The enhanced credit is built on the original child tax credit found in IRC Sec. 24. When paired, the result is a more robust combined credit available only for tax year 2021. For tax year 2022, the enhanced credit disappears, and the original credit survives.
The 2021 combined credit is unique in four notable ways:
1. It is fully refundable.
2. The enhanced portion of the credit phases out at lower income levels than the original portion.
3. Part of the combined credit is paid to taxpayers in advance.
4. Unlike other forms of pandemic relief (like the advance stimulus payments), some portions of this credit may need to be paid back if 2021 income is higher than the IRS projects.
For 2021 only, the full amount of the credit is fully, rather than partially, refundable.
Credit Amount and Phase-Outs
The original portion of the credit provides of up to $2,000 per qualifying child (one who qualifies as a dependent and is under the age of 17). It is phased out by $50 for each $1,000 of modified AGI exceeding $200,000 ($400,000 for married taxpayers filing jointly).

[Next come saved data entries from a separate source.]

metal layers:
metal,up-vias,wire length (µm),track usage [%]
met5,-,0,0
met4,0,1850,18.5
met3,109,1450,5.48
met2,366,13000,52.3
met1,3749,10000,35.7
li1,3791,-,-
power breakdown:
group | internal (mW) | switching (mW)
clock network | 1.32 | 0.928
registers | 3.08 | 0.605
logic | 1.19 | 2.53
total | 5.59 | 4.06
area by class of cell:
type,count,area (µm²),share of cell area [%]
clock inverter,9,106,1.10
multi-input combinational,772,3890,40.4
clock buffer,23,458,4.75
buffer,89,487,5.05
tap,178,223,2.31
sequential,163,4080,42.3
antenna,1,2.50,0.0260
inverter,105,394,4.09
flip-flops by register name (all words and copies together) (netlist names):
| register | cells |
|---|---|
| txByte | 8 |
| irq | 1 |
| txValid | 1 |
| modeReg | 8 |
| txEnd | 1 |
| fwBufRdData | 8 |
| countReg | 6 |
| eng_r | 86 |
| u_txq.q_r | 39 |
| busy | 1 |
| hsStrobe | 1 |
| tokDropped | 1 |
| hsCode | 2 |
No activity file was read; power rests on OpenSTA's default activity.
<file path="src/rdwb_cfg.svh">
// Constants for the receive descriptor write-back formatter.
// Assumes inclusion by the package and the design modules.
`ifndef RDWB_CFG_SVH
`define RDWB_CFG_SVH
`define RDWB_ST_DONE       0
`define RDWB_ST_LAST       1
`define RDWB_ST_TAGP       2
`define RDWB_ST_CHKD       3
`define RDWB_ST_FCS        4
`define RDWB_ST_CLS_LO     9
`define RDWB_ST_FLT_LO     12
`define RDWB_ST_LOCAL      14
`define RDWB_ST_V6ALT      15
`define RDWB_ST_UDP0       18
`define RDWB_ER_IP         3
`define RDWB_ER_L4         4
`define RDWB_ER_OVER       6
`define RDWB_ER_RSV        5
`define RDWB_ER_TOP        7
`define RDWB_CLS_UNI       2'h0
`define RDWB_CLS_MULTI     2'h1
`define RDWB_CLS_BCAST     2'h2
`define RDWB_FLT_NONE      2'h0
`define RDWB_FLT_HASH      2'h3
`define RDWB_MAX_DESC      3'h5
`define RDWB_KIND_RSV      8'h00
`define RDWB_KIND_IGNORE   8'h0C
`define RDWB_LEN_ZERO      14'h0000
`define RDWB_QW1_ERR_LO    19
`define RDWB_QW1_KIND_LO   30
`define RDWB_QW1_LEN_LO    38
`define RDWB_QW0_TAG_LO    16
`define RDWB_QW0_FLT_LO    32
`endif

</file>
<file path="src/rdwb_pkg.sv">
// Types for the receive descriptor write-back formatter.
// Assumes rdwb_cfg.svh supplies the constants.
`include "rdwb_cfg.svh"
package rdwb_pkg;
	// Per-buffer request from the receive datapath
	typedef struct packed {
		logic        last;       // Buffer ends the packet
		logic        dummy;      // Spare descriptor, no data
		logic        fmt32;      // 32-byte ring
		logic [13:0] byte_count;
	} rdwb_buf_s;
	// Packet-level attributes, valid with the last buffer
	typedef struct packed {
		logic        tag_stripped;
		logic [15:0] tag;
		logic [15:0] tag2;
		logic        is_ip;
		logic        is_v6;
		logic        checks_done;
		logic        ip_sum_bad;
		logic        l4_bad;
		logic        rx_err;
		logic        fcs_remove;
		logic        local_hw_fcs;
		logic        is_local;
		logic [1:0]  dest_class;
		logic        hash_hit;
		logic [31:0] hash_sig;
		logic        v6_ext_outer;
		logic        v6_ext_inner;
		logic        is_udp;
		logic        udp_sum_zero;
		logic [7:0]  kind;
	} rdwb_pkt_s;
	// Descriptor handed to the memory writer
	typedef struct packed {
		logic        fmt32;
		logic [63:0] qw0;
		logic [63:0] qw1;
		logic [63:0] qw2;
		logic [63:0] qw3;
	} rdwb_desc_s;
	typedef enum logic [0:0] {
		RDWB_IDLE = 1'b0,
		RDWB_DROP = 1'b1
	} rdwb_state_e;
endpackage : rdwb_pkg

</file>
<file path="src/rdwb_skid.sv">
// Two-entry buffer for formatted descriptors.
// Assumes one clock and the synchronised reset.
module rdwb_skid (
	// Clock and reset
	input  wire logic                 clk,
	input  wire logic                 rst_n,
	// Fill side
	input  wire logic                 in_valid,
	output logic                      in_ready,
	input  wire rdwb_pkg::rdwb_desc_s in_data,
	// Drain side
	output logic                      out_valid,
	input  wire logic                 out_ready,
	output rdwb_pkg::rdwb_desc_s      out_data
);
	rdwb_pkg::rdwb_desc_s mem [2];
	rdwb_pkg::rdwb_desc_s next_mem [2];
	logic                 wr_ptr, rd_ptr, next_wr_ptr, next_rd_ptr;
	logic [1:0]           count, next_count;
	logic                 push, pop;

	assign in_ready  = (count != 2'h2);
	assign out_valid = (count != 2'h0);
	assign out_data  = mem[rd_ptr];
	assign push      = in_valid && in_ready;
	assign pop       = out_valid && out_ready;

	always_comb begin
		next_mem    = mem;
		next_wr_ptr = wr_ptr;
		next_rd_ptr = rd_ptr;
		next_count  = count;
		if (push) begin
			next_mem[wr_ptr] = in_data;
			next_wr_ptr      = ~wr_ptr;
		end
		if (pop)
			next_rd_ptr = ~rd_ptr;
		if (push && !pop)
			next_count = count + 2'h1;
		else if (pop && !push)
			next_count = count - 2'h1;
	end

	always_ff @(posedge clk or negedge rst_n) begin
		if (!rst_n) begin
			mem[0] <= '0;
			mem[1] <= '0;
			wr_ptr <= 1'b0;
			rd_ptr <= 1'b0;
			count  <= 2'h0;
		end else begin
			mem    <= next_mem;
			wr_ptr <= next_wr_ptr;
			rd_ptr <= next_rd_ptr;
			count  <= next_count;
		end
	end

	a_skid_order: assert property (
		@(posedge clk) disable iff (!rst_n)
		out_valid && !out_ready |=> out_valid && $stable(out_data))
		else $error("buffered descriptor changed while stalled");
endmodule : rdwb_skid

</file>
<file path="src/rdwb_top.sv">
// Receive descriptor write-back formatter.
// Assumes the datapath presents one buffer per handshake, in ring order.
//
// Overview of operation
// - every descriptor of a packet carries done, last flag and byte count (zero for a spare descriptor)
// - other fields are filled only in the packet's final descriptor
// - status bit 0 marks the descriptor done by hardware
// - status bit 1 set only in the descriptor ending the packet
// - stripped tag sets bit 2 and fills the 16-bit tag field
// - status bit 3 set for IP packets whose checks ran
// - bit 4 marks kept FCS; receive error forces FCS kept except on hardware-FCS loopback
// - local loopback with hardware FCS never keeps FCS bytes
// - status bits 8 to 5 written as zero
// - dest class 00 unicast, 01 multicast, 10 broadcast, never 11
// - hash hit writes selector 11 and signature word
// - hash miss writes selector 00 and zero filter word
// - status bit 14 marks locally originated packets
// - bit 15 is OR of IPv6 extension hints over both headers
// - status bit 18 marks UDP packets with zero checksum word
// - error bit 3 IP sum error, bit 4 transport error, bit 5 reserved
// - over five descriptors sets error bit 6, excess not written
// - byte count in length bits 13:0, bits 25:14 zero
// - 8-bit packet kind code, ignored 12 written as reserved 0
// - 32-byte format writes four quad words, first two as 16-byte
// - spare descriptor writes zero length; it closes the packet only if its last flag is set or it is the fifth descriptor
// - zero UDP sum is no error on IPv4, transport error on IPv6
module rdwb_top (
	// Clock and reset
	input  wire logic                 I_CLK,
	input  wire logic                 I_RESET_N,
	// Buffer completions
	input  wire logic                 I_BUF_VALID,
	output logic                      O_BUF_READY,
	input  wire rdwb_pkg::rdwb_buf_s  I_BUF,
	input  wire rdwb_pkg::rdwb_pkt_s  I_PKT,
	// Descriptor writer
	output logic                      O_DESC_VALID,
	input  wire logic                 I_DESC_READY,
	output rdwb_pkg::rdwb_desc_s      O_DESC,
	// Status
	output logic                      O_OVERSIZE_DROP
);
	////////////////////////////////////////////////////////////////
	// Reset release
	logic [1:0] rst_sync;
	logic       rst_n;
	always_ff @(posedge I_CLK or negedge I_RESET_N) begin
		if (!I_RESET_N)
			rst_sync <= 2'h0;
		else
			rst_sync <= {rst_sync[0], 1'b1};
	end
	assign rst_n = rst_sync[1];

	////////////////////////////////////////////////////////////////
	// Descriptor count and oversize state
	rdwb_pkg::rdwb_state_e state, next_state;
	logic [2:0]            desc_idx, next_desc_idx;
	logic                  drop_flag, next_drop_flag;
	logic                  fill_ready, take, limit_hit, emit;

	assign take        = I_BUF_VALID && O_BUF_READY;
	assign limit_hit   = (desc_idx == `RDWB_MAX_DESC - 3'h1) && !I_BUF.last;
	// Excess buffers are consumed but never written
	assign emit        = I_BUF_VALID && (state == rdwb_pkg::RDWB_IDLE);
	assign O_BUF_READY = (state == rdwb_pkg::RDWB_DROP) || fill_ready;
	assign O_OVERSIZE_DROP = drop_flag;

	always_comb begin
		next_state     = state;
		next_desc_idx  = desc_idx;
		next_drop_flag = drop_flag;
		if (take) begin
			unique case (state)
				rdwb_pkg::RDWB_IDLE: begin
					if (I_BUF.last) begin
						next_desc_idx = 3'h0;
					end else begin
						next_desc_idx = desc_idx + 3'h1;
						if (limit_hit) begin
							next_state     = rdwb_pkg::RDWB_DROP;
							next_drop_flag = 1'b1;
						end
					end
				end
				// Dropped buffers vanish up to and including the packet's last one
				rdwb_pkg::RDWB_DROP: begin
					if (I_BUF.last) begin
						next_state     = rdwb_pkg::RDWB_IDLE;
						next_desc_idx  = 3'h0;
						next_drop_flag = 1'b0;
					end
				end
			endcase
		end
	end

	always_ff @(posedge I_CLK or negedge rst_n) begin
		if (!rst_n) begin
			state     <= rdwb_pkg::RDWB_IDLE;
			desc_idx  <= 3'h0;
			drop_flag <= 1'b0;
		end else begin
			state     <= next_state;
			desc_idx  <= next_desc_idx;
			drop_flag <= next_drop_flag;
		end
	end

	////////////////////////////////////////////////////////////////
	// Field formatting
	function automatic logic [1:0] class_code(input logic [1:0] c);
		// Reserved code folds to unicast
		class_code = (c == 2'h3) ? `RDWB_CLS_UNI : c;
	endfunction : class_code

	function automatic logic [7:0] kind_code(input logic [7:0] k);
		// Codes software must skip become the reserved value
		kind_code = (k == `RDWB_KIND_IGNORE) ? `RDWB_KIND_RSV : k;
	endfunction : kind_code

	logic                 final_desc, trunc_last;
	logic [18:0]          status;
	logic [7:0]           errs;
	logic                 fcs_kept, udp0_err;
	rdwb_pkg::rdwb_desc_s desc;

	// The fifth descriptor closes an oversize packet
	assign trunc_last = limit_hit && (state == rdwb_pkg::RDWB_IDLE);
	assign final_desc = I_BUF.last || trunc_last;
	// Receive error beats strip; hardware-FCS loopback never keeps it
	assign fcs_kept   = !(I_PKT.is_local && I_PKT.local_hw_fcs)
		&& (I_PKT.rx_err || !I_PKT.fcs_remove);
	assign udp0_err   = I_PKT.is_udp && I_PKT.udp_sum_zero && I_PKT.is_v6;

	always_comb begin
		status = '0;
		errs   = '0;
		status[`RDWB_ST_DONE] = 1'b1;
		status[`RDWB_ST_LAST] = final_desc;
		if (final_desc) begin
			status[`RDWB_ST_TAGP]  = I_PKT.tag_stripped;
			status[`RDWB_ST_CHKD]  = I_PKT.is_ip && I_PKT.checks_done;
			status[`RDWB_ST_FCS]   = fcs_kept;
			status[`RDWB_ST_CLS_LO +: 2] = class_code(I_PKT.dest_class);
			status[`RDWB_ST_FLT_LO +: 2] = I_PKT.hash_hit ? `RDWB_FLT_HASH : `RDWB_FLT_NONE;
			status[`RDWB_ST_LOCAL] = I_PKT.is_local;
			// Each hint names an IPv6 header, so a v4 outer header still counts
			status[`RDWB_ST_V6ALT] = I_PKT.v6_ext_outer || I_PKT.v6_ext_inner;
			status[`RDWB_ST_UDP0]  = I_PKT.is_udp && I_PKT.udp_sum_zero;
			errs[`RDWB_ER_IP]      = I_PKT.checks_done && I_PKT.ip_sum_bad && !I_PKT.is_v6;
			errs[`RDWB_ER_L4]      = I_PKT.checks_done && (I_PKT.l4_bad || udp0_err);
			errs[`RDWB_ER_OVER]    = trunc_last;
		end
		desc       = '0;
		desc.fmt32 = I_BUF.fmt32;
		desc.qw1[18:0] = status;
		desc.qw1[`RDWB_QW1_ERR_LO +: 8] = errs;
		desc.qw1[`RDWB_QW1_KIND_LO +: 8] = final_desc ? kind_code(I_PKT.kind) : `RDWB_KIND_RSV;
		// Length bits 25:14 stay zero
		desc.qw1[`RDWB_QW1_LEN_LO +: 14] = I_BUF.dummy ? `RDWB_LEN_ZERO : I_BUF.byte_count;
		if (final_desc) begin
			desc.qw0[`RDWB_QW0_TAG_LO +: 16] = I_PKT.tag_stripped ? I_PKT.tag : 16'h0000;
			desc.qw0[`RDWB_QW0_FLT_LO +: 32] = I_PKT.hash_hit ? I_PKT.hash_sig : 32'h0000_0000;
			if (I_BUF.fmt32)
				desc.qw2[`RDWB_QW0_TAG_LO +: 16] = I_PKT.tag2;
		end
	end

	////////////////////////////////////////////////////////////////
	// Output buffer keeps ring order under stall
	rdwb_skid u_skid (
		.clk       (I_CLK),
		.rst_n     (rst_n),
		.in_valid  (emit),
		.in_ready  (fill_ready),
		.in_data   (desc),
		.out_valid (O_DESC_VALID),
		.out_ready (I_DESC_READY),
		.out_data  (O_DESC)
	);

	////////////////////////////////////////////////////////////////
	// Descriptors leaving per packet, for the five-descriptor limit
	logic [2:0] out_cnt, next_out_cnt;
	logic       out_pop;

	assign out_pop = O_DESC_VALID && I_DESC_READY;

	always_comb begin
		next_out_cnt = out_cnt;
		if (out_pop)
			next_out_cnt = O_DESC.qw1[`RDWB_ST_LAST] ? 3'h0 : out_cnt + 3'h1;
	end

	always_ff @(posedge I_CLK or negedge rst_n) begin
		if (!rst_n)
			out_cnt <= 3'h0;
		else
			out_cnt <= next_out_cnt;
	end

	////////////////////////////////////////////////////////////////
	// Checks
	a_done_always: assert property (
		@(posedge I_CLK) disable iff (!rst_n)
		O_DESC_VALID |-> O_DESC.qw1[`RDWB_ST_DONE])
		else $error("descriptor without done flag");
	a_mid_clean: assert property (
		@(posedge I_CLK) disable iff (!rst_n)
		O_DESC_VALID && !O_DESC.qw1[`RDWB_ST_LAST] |-> O_DESC.qw0 == 64'h0)
		else $error("middle descriptor carries packet fields");
	a_last_mark: assert property (
		@(posedge I_CLK) disable iff (!rst_n)
		emit && !I_BUF.last && !trunc_last |-> !desc.qw1[`RDWB_ST_LAST])
		else $error("last flag on a middle descriptor");
	a_rsv_zero: assert property (
		@(posedge I_CLK) disable iff (!rst_n)
		O_DESC_VALID |-> O_DESC.qw1[8:5] == 4'h0 && O_DESC.qw1[63:52] == 12'h000)
		else $error("reserved bits set");
	a_class_legal: assert property (
		@(posedge I_CLK) disable iff (!rst_n)
		O_DESC_VALID |-> O_DESC.qw1[`RDWB_ST_CLS_LO +: 2] != 2'h3)
		else $error("illegal destination class");
	a_hash_sel: assert property (
		@(posedge I_CLK) disable iff (!rst_n)
		emit && final_desc && I_PKT.hash_hit |-> desc.qw1[`RDWB_ST_FLT_LO +: 2] == `RDWB_FLT_HASH
			&& desc.qw0[`RDWB_QW0_FLT_LO +: 32] == I_PKT.hash_sig)
		else $error("hash hit not reported");
	a_filter_pair: assert property (
		@(posedge I_CLK) disable iff (!rst_n)
		O_DESC_VALID && O_DESC.qw1[`RDWB_ST_FLT_LO +: 2] == `RDWB_FLT_NONE
		|-> O_DESC.qw0[63:32] == 32'h0)
		else $error("filter word without hash selector");
	a_tag_pair: assert property (
		@(posedge I_CLK) disable iff (!rst_n)
		O_DESC_VALID && !O_DESC.qw1[`RDWB_ST_TAGP] |-> O_DESC.qw0[31:16] == 16'h0)
		else $error("tag written without presence flag");
	a_tag_fill: assert property (
		@(posedge I_CLK) disable iff (!rst_n)
		emit && final_desc && I_PKT.tag_stripped
		|-> desc.qw1[`RDWB_ST_TAGP] && desc.qw0[`RDWB_QW0_TAG_LO +: 16] == I_PKT.tag)
		else $error("stripped tag not written");
	a_chk_ip: assert property (
		@(posedge I_CLK) disable iff (!rst_n)
		emit && final_desc && !I_PKT.is_ip |-> !desc.qw1[`RDWB_ST_CHKD])
		else $error("checks flag on a non ip packet");
	a_loop_fcs: assert property (
		@(posedge I_CLK) disable iff (!rst_n)
		emit && final_desc && I_PKT.is_local && I_PKT.local_hw_fcs |-> !desc.qw1[`RDWB_ST_FCS])
		else $error("loopback posted with fcs");
	a_rxe_fcs: assert property (
		@(posedge I_CLK) disable iff (!rst_n)
		emit && final_desc && I_PKT.rx_err && !I_PKT.is_local |-> desc.qw1[`RDWB_ST_FCS])
		else $error("fcs stripped despite receive error");
	a_local_flag: assert property (
		@(posedge I_CLK) disable iff (!rst_n)
		emit && final_desc |-> desc.qw1[`RDWB_ST_LOCAL] == I_PKT.is_local)
		else $error("local origin flag wrong");
	a_v6_hint: assert property (
		@(posedge I_CLK) disable iff (!rst_n)
		emit && final_desc && I_PKT.v6_ext_inner |-> desc.qw1[`RDWB_ST_V6ALT])
		else $error("inner header extension hint lost");
	a_udp_zero: assert property (
		@(posedge I_CLK) disable iff (!rst_n)
		emit && final_desc && I_PKT.is_udp && I_PKT.udp_sum_zero |-> desc.qw1[`RDWB_ST_UDP0])
		else $error("zero udp sum flag missing");
	a_err_rsv: assert property (
		@(posedge I_CLK) disable iff (!rst_n)
		O_DESC_VALID |-> O_DESC.qw1[`RDWB_QW1_ERR_LO +: 3] == 3'h0
			&& !O_DESC.qw1[`RDWB_QW1_ERR_LO + `RDWB_ER_RSV] && !O_DESC.qw1[`RDWB_QW1_ERR_LO + `RDWB_ER_TOP])
		else $error("reserved error bits set");
	a_v6_no_ipe: assert property (
		@(posedge I_CLK) disable iff (!rst_n)
		emit && I_PKT.is_v6 |-> !desc.qw1[`RDWB_QW1_ERR_LO + `RDWB_ER_IP])
		else $error("ip sum error on ipv6 packet");
	a_over_drop: assert property (
		@(posedge I_CLK) disable iff (!rst_n)
		take && trunc_last |=> !emit && state == rdwb_pkg::RDWB_DROP && O_OVERSIZE_DROP)
		else $error("oversize packet not dropped");
	a_pkt_limit: assert property (
		@(posedge I_CLK) disable iff (!rst_n)
		O_DESC_VALID |-> out_cnt < `RDWB_MAX_DESC)
		else $error("packet written past five descriptors");
	a_fifth_last: assert property (
		@(posedge I_CLK) disable iff (!rst_n)
		O_DESC_VALID && out_cnt == `RDWB_MAX_DESC - 3'h1 |-> O_DESC.qw1[`RDWB_ST_LAST])
		else $error("fifth descriptor does not close the packet");
	a_len_byte: assert property (
		@(posedge I_CLK) disable iff (!rst_n)
		emit && !I_BUF.dummy |-> desc.qw1[`RDWB_QW1_LEN_LO +: 14] == I_BUF.byte_count)
		else $error("buffer length not written");
	a_kind_skip: assert property (
		@(posedge I_CLK) disable iff (!rst_n)
		O_DESC_VALID |-> O_DESC.qw1[`RDWB_QW1_KIND_LO +: 8] != `RDWB_KIND_IGNORE)
		else $error("ignored packet kind written");
	a_short_fmt: assert property (
		@(posedge I_CLK) disable iff (!rst_n)
		O_DESC_VALID && !O_DESC.fmt32 |-> O_DESC.qw2 == 64'h0 && O_DESC.qw3 == 64'h0)
		else $error("upper quad words set in short format");
	a_dummy_len: assert property (
		@(posedge I_CLK) disable iff (!rst_n)
		emit && I_BUF.dummy |-> desc.qw1[`RDWB_QW1_LEN_LO +: 14] == 14'h0 && desc.qw1[`RDWB_ST_LAST])
		else $error("spare descriptor malformed");
	a_udp6_err: assert property (
		@(posedge I_CLK) disable iff (!rst_n)
		emit && I_BUF.last && I_PKT.checks_done && I_PKT.is_udp && I_PKT.udp_sum_zero && I_PKT.is_v6
		|-> desc.qw1[`RDWB_QW1_ERR_LO + `RDWB_ER_L4])
		else $error("zero udp sum on v6 not flagged");

	c_multi: cover property (@(posedge I_CLK) disable iff (!rst_n)
		take && !I_BUF.last ##[1:20] take && I_BUF.last);
	c_over: cover property (@(posedge I_CLK) disable iff (!rst_n) take && trunc_last);
	c_dummy: cover property (@(posedge I_CLK) disable iff (!rst_n) take && I_BUF.dummy);
	c_stall: cover property (@(posedge I_CLK) disable iff (!rst_n) I_BUF_VALID && !O_BUF_READY);
	c_wide: cover property (@(posedge I_CLK) disable iff (!rst_n) take && I_BUF.last && I_BUF.fmt32);
endmodule : rdwb_top

</file>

The enhanced portion provides an additional $1,000 credit and extends it through (rather than under) age 17. It also adds another $600 for each child under age six. The enhanced portion is phased out in the same manner described above, but beginning at the more modest levels of $150,000 for joint filers, $112,500 for heads of households, and $75,000 for other filers.
Note that because this is a phase-out based on dollars rather than percentages, the amount phased out is sensitive to income and headcount of eligible children. A family with two or more children can retain some amount of the credit at income points where a family with one child will lose it.
In creating the enhanced credit, Congress did not alter the existing credit, not much anyway. It primarily created an overlay potentially allowing a higher credit. One significant exception is that Congress instructed the IRS to pay half of the estimated combined credit to taxpayers in six payments spread over the last half of the 2021 year. This has already begun, and it is based on the most recent tax returns available to the IRS (generally 2020 if already filed, and 2019 for those who filed 2020 extensions).
Taxpayers who do not care for this feature can turn it off, but for some, that process could best be described with a new word: “hurdlesome.” Taxpayers are required to establish an account with the IRS, using a third-party (non-government) entity called ID.me, and the process is a bit more intrusive than what has been required historically when checking the status of a refund or even redirecting last year’s stimulus payments from paper checks to direct deposit.
The steps involve online provision of the taxpayer’s Social Security Number as well as a state or federally issued photo ID and use of a mobile phone camera to scan the taxpayer’s face with facial-recognition technology. Some will be comfortable with this; many will not.
April 15 True-up
Many taxpayers are familiar with the three rounds of stimulus payments (also known as “recovery rebate credits” or “economic impact payments”) paid during 2020 and early 2021, consisting of varying amounts with base payments of $600; $1,200; and $1,400 delivered via check, direct deposit, or debit cards. One thing that the stimulus payments and advance payment portions of the child tax credit share is that they are estimates of the current year’s tax situation, based on facts derived from a prior year’s filing.
Finalized 2021 returns will compute what the amounts should have been. At that point, mechanically the stimulus payments and the child tax credit part ways, because if the IRS transferred excessive stimulus payments to taxpayers based on outdated prior year specs, the taxpayer does not have to return those amounts.
However, the taxpayer can collect more funding if there was a shortfall, meaning the true-up can only work in the taxpayer’s favor. This is not true with the advance child tax credit payments, they truly are advances of to-be-determined, but fixed amounts.
The eventual true-ups can move in either direction, resulting in additional amounts due by the taxpayer by April 15, or reducing an overpayment receivable. A safe harbor exists, however, that will spare those with relatively low incomes from an unfavorable true-up.
What to Do
Even savvy taxpayers may be surprised by the resolution of the advance child tax credit payments when their 2021 returns are filed. They are accustomed to being on the favorable end of the “heads I win, tails you lose” feature of last year’s stimulus payments, and may be expecting April 15,2022 to track as well or better, not realizing that the cash they receive now puts a dent in what they otherwise could receive later.
Those whose children cross the age-related eligibility thresholds in 2021 (no longer qualifying for the credit) might be surprised, along with whose incomes climb high enough to phase them out of the credit. Taking this into consideration, some taxpayers may wish to create an IRS account and eliminate remaining advance payments of the credit.
For others, education can help avoid surprises. Practitioners should begin simply by explaining to clients that these payments are different than others they have received, and clients need to be ready to settle up by mid-April.